Items from a dataset:
--- START ---

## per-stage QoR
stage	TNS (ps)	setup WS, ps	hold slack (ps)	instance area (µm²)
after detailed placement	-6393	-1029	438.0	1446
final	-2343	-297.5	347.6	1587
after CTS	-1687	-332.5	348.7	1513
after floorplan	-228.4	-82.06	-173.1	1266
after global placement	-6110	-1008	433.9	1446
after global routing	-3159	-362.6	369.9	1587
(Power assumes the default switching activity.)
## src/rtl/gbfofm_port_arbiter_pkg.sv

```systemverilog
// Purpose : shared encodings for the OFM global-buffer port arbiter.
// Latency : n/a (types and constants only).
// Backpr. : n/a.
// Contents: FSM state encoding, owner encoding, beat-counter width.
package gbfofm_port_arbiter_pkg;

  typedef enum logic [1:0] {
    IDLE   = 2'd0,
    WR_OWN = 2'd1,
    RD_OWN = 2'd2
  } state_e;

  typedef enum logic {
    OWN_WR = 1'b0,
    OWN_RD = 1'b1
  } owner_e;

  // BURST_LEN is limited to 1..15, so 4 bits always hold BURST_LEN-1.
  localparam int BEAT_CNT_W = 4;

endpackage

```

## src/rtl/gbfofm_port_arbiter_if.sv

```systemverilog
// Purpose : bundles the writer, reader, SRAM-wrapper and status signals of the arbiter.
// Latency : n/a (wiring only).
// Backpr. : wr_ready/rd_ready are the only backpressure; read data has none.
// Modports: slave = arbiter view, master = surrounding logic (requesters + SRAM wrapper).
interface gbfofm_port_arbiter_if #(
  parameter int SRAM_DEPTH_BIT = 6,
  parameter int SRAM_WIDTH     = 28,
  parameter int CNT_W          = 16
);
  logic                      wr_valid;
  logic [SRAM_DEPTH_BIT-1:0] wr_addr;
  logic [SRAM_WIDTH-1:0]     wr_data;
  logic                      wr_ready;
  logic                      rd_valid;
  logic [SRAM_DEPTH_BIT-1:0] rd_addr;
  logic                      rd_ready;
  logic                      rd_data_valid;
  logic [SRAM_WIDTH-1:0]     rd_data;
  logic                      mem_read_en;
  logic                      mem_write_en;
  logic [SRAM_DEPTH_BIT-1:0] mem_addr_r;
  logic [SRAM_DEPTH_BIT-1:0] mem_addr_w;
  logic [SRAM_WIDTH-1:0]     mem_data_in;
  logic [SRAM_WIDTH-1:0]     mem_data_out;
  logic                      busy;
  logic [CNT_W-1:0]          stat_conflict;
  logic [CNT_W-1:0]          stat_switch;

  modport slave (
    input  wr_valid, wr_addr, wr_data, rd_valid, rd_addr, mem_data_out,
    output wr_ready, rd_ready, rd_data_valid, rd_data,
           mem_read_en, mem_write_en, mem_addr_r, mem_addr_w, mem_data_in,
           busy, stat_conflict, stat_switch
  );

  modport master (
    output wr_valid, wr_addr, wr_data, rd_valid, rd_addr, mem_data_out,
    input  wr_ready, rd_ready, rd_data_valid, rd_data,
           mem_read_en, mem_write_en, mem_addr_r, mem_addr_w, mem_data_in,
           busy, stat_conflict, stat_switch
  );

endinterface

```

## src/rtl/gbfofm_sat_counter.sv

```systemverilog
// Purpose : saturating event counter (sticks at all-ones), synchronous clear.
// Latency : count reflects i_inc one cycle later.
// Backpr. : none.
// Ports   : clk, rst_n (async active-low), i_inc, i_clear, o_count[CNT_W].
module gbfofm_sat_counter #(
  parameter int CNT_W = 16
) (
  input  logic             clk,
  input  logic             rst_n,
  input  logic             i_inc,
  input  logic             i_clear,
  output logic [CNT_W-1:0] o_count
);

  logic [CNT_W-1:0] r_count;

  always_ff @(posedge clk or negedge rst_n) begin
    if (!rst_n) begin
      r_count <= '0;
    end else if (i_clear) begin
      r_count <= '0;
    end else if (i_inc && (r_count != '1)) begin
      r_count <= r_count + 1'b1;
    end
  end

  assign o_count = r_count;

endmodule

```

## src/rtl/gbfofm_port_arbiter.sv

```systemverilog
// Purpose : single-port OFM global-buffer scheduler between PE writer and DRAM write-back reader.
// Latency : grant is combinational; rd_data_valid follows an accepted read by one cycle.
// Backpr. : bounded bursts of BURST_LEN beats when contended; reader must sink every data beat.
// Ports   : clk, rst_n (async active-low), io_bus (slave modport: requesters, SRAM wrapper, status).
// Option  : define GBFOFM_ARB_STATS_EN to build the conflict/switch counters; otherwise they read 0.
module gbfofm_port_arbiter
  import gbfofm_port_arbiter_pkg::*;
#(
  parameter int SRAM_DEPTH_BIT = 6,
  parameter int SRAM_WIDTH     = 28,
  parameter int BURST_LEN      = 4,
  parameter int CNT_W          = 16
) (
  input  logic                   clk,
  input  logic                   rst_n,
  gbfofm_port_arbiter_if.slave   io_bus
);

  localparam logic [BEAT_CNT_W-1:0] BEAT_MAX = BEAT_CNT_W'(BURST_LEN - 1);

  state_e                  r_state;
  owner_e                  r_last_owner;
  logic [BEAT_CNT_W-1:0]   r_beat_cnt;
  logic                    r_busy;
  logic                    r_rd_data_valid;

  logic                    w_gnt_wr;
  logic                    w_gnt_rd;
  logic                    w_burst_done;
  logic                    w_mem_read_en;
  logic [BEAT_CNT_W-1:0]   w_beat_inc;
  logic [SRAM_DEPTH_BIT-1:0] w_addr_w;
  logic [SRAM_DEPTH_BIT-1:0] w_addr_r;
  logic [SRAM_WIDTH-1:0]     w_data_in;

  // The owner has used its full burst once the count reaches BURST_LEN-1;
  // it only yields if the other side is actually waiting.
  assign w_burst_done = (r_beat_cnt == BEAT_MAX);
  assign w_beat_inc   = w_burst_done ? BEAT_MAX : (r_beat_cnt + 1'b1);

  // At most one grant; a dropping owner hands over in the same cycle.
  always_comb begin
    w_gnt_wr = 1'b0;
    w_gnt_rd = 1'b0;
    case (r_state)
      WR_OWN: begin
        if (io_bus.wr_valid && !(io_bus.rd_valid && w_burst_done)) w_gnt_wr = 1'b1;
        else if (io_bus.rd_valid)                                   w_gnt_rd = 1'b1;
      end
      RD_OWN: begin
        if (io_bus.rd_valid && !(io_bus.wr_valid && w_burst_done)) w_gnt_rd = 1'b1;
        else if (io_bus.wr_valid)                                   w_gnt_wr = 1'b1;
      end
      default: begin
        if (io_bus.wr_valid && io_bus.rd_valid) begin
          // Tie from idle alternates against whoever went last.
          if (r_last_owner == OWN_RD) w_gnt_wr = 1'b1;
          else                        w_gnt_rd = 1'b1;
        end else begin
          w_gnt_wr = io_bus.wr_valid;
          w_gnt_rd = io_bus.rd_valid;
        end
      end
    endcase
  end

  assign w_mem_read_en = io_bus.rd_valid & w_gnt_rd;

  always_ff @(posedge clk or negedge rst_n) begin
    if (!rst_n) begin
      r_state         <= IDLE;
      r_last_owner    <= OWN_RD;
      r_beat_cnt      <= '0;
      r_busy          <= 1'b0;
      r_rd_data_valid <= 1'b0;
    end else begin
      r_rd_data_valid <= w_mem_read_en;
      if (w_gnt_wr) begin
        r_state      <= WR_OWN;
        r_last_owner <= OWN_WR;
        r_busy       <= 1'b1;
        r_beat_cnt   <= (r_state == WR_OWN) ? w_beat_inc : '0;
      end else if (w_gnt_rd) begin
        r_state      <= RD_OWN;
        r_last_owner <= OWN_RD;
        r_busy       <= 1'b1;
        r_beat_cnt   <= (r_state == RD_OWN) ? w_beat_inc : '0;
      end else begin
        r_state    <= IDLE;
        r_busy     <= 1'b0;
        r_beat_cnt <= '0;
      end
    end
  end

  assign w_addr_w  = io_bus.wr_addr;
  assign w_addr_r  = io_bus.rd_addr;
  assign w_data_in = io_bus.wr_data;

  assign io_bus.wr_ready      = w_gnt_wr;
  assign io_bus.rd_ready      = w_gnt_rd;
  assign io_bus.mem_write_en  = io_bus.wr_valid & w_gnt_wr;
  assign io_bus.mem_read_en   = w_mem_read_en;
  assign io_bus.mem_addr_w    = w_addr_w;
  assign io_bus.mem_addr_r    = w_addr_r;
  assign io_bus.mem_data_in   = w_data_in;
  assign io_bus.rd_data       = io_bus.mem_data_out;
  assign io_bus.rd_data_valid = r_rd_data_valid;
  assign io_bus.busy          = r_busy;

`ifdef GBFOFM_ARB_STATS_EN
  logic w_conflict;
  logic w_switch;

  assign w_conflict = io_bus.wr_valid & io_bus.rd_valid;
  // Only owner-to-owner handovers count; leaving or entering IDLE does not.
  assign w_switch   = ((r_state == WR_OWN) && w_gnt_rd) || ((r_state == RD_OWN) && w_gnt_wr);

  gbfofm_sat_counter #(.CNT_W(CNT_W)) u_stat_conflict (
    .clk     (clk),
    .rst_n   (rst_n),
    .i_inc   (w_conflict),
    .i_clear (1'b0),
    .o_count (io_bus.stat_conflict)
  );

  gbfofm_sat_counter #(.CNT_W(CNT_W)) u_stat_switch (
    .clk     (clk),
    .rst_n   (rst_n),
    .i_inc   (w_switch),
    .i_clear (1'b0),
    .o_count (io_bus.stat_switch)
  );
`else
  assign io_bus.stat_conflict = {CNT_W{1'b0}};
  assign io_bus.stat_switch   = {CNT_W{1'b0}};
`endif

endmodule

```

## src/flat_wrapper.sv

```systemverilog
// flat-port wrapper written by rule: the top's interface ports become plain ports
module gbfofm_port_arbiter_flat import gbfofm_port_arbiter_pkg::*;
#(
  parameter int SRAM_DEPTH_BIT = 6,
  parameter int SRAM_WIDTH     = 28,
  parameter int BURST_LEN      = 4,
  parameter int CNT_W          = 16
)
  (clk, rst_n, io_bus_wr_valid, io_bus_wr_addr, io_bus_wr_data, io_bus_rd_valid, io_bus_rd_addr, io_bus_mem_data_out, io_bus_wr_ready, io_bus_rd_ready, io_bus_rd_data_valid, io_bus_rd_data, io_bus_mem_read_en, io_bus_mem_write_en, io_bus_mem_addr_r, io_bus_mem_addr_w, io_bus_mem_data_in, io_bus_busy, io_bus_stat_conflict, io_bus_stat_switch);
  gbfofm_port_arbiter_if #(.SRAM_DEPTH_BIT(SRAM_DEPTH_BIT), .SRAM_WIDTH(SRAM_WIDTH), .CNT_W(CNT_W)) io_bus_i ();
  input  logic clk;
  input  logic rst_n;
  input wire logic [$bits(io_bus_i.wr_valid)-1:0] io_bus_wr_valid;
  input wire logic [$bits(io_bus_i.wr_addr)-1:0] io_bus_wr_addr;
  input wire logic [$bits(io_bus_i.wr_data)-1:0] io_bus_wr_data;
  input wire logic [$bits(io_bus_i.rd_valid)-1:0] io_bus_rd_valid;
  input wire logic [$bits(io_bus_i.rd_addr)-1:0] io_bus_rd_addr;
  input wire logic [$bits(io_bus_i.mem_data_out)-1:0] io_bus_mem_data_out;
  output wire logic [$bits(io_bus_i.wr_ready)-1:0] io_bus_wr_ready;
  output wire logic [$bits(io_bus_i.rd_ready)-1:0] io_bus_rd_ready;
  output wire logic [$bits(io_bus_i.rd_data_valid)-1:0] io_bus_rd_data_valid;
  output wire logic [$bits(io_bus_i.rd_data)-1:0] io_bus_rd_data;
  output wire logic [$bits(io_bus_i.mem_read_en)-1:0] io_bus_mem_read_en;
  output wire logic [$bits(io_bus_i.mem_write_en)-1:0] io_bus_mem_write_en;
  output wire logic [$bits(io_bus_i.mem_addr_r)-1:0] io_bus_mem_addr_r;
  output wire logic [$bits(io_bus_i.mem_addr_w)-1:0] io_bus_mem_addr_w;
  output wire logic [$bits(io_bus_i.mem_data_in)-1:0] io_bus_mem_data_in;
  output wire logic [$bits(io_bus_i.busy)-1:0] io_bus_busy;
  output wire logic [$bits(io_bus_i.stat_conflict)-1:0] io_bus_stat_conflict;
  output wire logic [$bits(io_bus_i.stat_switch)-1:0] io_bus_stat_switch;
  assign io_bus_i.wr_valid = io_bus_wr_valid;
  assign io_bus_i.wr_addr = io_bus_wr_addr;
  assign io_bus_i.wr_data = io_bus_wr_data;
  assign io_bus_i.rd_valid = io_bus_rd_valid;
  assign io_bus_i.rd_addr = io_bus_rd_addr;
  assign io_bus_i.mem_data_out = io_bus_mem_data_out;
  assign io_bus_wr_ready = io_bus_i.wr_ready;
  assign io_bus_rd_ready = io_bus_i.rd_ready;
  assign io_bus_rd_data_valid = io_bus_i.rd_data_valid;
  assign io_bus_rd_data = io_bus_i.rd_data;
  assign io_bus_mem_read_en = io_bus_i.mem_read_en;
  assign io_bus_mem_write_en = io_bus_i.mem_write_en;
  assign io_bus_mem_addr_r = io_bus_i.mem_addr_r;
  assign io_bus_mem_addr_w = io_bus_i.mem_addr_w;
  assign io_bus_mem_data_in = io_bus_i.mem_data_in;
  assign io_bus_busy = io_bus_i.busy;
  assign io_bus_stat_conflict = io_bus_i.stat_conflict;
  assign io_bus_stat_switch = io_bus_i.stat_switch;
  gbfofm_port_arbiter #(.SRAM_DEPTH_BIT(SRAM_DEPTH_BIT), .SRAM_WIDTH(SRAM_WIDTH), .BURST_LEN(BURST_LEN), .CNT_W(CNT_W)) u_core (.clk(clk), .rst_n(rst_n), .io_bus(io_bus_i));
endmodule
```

--- END ---
--- START ---

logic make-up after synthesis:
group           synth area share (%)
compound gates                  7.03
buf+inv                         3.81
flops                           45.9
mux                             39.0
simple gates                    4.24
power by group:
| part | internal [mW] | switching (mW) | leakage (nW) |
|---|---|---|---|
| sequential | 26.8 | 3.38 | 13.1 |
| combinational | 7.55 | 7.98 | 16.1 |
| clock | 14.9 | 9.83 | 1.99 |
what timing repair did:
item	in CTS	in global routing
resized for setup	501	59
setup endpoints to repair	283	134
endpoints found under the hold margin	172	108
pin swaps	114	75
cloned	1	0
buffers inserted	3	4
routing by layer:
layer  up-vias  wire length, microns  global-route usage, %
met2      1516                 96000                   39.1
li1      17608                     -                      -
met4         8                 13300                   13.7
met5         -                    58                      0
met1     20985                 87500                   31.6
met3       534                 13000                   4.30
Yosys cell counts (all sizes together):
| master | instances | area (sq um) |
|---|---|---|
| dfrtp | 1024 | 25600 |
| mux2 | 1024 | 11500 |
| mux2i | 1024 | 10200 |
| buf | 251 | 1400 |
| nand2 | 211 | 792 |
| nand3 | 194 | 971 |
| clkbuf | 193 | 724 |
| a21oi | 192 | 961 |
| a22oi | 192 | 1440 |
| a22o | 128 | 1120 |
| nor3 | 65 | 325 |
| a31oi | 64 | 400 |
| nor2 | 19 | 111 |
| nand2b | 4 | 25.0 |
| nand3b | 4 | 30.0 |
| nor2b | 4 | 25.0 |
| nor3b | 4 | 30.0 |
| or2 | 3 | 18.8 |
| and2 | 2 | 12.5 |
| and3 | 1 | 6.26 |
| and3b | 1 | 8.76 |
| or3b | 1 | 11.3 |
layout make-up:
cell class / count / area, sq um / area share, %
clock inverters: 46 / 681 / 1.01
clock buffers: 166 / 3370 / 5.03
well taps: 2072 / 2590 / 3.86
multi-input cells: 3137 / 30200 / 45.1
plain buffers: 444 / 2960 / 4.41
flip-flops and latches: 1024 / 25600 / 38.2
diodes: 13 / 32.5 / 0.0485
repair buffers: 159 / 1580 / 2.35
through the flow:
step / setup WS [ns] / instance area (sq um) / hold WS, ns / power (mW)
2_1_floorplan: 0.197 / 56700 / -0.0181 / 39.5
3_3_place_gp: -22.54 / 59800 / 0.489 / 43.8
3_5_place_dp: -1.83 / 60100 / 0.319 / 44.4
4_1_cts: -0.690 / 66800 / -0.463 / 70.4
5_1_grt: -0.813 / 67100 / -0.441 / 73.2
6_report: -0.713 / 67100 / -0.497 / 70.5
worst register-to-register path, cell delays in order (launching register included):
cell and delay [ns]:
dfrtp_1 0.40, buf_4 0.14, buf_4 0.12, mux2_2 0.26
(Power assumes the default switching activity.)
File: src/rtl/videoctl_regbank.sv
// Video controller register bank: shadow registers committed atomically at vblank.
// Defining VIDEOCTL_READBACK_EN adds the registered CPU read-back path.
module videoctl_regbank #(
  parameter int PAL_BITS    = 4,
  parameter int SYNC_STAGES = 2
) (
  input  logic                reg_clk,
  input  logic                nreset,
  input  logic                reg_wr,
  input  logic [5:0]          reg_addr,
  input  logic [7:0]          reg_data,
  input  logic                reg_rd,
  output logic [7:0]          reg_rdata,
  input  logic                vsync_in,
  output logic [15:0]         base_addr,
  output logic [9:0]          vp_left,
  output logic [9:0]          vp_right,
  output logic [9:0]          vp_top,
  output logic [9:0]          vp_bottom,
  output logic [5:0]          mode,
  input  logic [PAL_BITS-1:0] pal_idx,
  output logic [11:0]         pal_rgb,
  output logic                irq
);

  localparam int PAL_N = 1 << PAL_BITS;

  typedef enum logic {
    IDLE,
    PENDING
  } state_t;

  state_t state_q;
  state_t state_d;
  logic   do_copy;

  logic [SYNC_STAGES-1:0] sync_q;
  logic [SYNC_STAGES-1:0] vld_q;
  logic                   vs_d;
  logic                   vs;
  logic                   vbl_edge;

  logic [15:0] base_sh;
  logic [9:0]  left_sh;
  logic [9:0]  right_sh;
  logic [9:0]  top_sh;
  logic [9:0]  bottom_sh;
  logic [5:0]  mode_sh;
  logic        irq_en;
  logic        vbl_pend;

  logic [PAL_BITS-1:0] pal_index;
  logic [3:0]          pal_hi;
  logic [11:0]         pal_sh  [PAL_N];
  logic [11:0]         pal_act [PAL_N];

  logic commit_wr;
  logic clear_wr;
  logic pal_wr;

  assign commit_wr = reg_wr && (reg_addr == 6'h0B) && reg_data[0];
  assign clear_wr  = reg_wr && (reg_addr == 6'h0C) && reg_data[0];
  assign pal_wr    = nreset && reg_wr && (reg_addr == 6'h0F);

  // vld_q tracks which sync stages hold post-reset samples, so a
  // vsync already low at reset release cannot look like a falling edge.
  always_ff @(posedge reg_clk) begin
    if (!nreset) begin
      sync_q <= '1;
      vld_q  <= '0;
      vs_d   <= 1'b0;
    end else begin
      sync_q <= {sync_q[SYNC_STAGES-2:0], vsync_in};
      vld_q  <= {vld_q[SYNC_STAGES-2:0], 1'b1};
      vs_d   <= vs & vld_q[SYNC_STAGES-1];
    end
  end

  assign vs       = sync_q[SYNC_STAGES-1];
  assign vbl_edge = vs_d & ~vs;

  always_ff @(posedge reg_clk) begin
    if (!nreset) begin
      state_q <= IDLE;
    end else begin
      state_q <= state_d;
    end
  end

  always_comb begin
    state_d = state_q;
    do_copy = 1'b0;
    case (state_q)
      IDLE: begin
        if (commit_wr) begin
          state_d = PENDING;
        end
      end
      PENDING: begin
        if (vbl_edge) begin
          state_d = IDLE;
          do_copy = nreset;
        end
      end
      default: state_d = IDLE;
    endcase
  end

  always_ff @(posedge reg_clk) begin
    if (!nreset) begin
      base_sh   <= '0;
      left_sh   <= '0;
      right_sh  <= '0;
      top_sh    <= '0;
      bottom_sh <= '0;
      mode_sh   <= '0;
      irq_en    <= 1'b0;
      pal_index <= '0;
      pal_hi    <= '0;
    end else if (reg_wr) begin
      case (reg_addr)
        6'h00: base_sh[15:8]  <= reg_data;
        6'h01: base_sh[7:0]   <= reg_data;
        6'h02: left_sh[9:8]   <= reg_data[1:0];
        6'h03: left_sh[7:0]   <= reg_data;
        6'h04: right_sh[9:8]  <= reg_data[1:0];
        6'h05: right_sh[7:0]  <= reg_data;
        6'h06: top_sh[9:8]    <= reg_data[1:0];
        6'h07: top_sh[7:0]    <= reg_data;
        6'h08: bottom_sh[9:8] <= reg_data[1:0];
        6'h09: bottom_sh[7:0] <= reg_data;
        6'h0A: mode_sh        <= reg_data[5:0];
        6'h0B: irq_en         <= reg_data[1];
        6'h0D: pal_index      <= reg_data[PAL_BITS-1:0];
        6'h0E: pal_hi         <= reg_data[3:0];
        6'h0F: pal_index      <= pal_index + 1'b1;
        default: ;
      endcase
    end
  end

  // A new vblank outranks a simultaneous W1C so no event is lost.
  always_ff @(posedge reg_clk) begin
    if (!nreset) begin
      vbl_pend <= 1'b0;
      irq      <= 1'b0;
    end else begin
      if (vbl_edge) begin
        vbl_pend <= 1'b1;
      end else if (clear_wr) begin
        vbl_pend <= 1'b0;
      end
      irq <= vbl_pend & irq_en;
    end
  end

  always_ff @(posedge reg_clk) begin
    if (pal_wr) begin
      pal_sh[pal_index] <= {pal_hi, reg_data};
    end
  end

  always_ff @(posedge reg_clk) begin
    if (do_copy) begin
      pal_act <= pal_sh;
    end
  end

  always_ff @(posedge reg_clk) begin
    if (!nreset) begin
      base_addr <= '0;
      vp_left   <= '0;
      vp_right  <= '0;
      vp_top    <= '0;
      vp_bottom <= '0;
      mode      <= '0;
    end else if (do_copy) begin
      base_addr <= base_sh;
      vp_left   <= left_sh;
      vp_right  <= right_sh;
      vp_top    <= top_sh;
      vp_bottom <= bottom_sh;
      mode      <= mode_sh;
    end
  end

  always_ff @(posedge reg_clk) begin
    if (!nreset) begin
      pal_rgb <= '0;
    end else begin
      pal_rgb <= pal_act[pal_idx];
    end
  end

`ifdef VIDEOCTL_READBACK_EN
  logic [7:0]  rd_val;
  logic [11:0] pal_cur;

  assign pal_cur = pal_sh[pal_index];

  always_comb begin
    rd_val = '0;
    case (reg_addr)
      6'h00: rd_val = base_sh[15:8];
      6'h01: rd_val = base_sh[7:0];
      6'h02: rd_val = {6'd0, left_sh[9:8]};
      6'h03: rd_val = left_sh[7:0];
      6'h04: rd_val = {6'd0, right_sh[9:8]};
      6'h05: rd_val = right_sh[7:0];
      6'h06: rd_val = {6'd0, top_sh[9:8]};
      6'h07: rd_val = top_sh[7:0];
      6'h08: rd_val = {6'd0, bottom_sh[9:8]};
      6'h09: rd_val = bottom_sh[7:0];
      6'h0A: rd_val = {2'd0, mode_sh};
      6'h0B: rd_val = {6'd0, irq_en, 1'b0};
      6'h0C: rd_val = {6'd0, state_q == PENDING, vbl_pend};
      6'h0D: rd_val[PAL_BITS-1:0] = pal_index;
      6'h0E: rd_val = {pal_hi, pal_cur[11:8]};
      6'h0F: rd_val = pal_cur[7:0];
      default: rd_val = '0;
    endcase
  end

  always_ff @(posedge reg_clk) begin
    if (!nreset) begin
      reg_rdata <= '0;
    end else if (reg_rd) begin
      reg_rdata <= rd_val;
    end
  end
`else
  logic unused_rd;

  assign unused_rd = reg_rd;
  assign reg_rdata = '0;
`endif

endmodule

--- END ---
--- START ---

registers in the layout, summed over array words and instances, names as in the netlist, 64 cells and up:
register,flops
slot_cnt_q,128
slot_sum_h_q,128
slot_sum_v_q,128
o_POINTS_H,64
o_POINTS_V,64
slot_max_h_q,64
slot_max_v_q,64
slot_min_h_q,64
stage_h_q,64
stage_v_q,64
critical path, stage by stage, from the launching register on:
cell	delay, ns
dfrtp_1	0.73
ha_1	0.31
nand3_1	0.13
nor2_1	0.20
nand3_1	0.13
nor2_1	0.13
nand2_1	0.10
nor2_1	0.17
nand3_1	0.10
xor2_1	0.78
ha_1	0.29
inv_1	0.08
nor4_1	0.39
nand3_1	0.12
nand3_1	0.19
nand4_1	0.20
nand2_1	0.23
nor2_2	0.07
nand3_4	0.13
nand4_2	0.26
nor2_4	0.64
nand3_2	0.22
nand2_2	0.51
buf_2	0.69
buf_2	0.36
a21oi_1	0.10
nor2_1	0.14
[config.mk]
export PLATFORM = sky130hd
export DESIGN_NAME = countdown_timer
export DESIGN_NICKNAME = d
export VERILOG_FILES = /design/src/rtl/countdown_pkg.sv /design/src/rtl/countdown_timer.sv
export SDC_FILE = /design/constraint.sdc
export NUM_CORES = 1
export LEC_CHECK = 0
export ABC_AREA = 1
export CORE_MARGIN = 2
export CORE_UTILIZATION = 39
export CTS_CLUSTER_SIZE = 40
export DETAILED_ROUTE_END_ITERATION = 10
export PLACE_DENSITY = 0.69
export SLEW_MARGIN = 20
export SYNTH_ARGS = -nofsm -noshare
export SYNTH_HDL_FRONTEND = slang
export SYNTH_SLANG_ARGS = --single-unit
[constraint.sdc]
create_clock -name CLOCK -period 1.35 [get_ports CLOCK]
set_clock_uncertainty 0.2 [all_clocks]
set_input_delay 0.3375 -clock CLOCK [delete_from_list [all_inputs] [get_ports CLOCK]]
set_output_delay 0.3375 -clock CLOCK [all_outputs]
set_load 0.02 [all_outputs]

--- END ---

HOW TO COMPLETE THIS TASK:
Based on the entries above, give the number of lines with the string "endpoints" and no further text.

RESPONSE TO THIS TASK:
2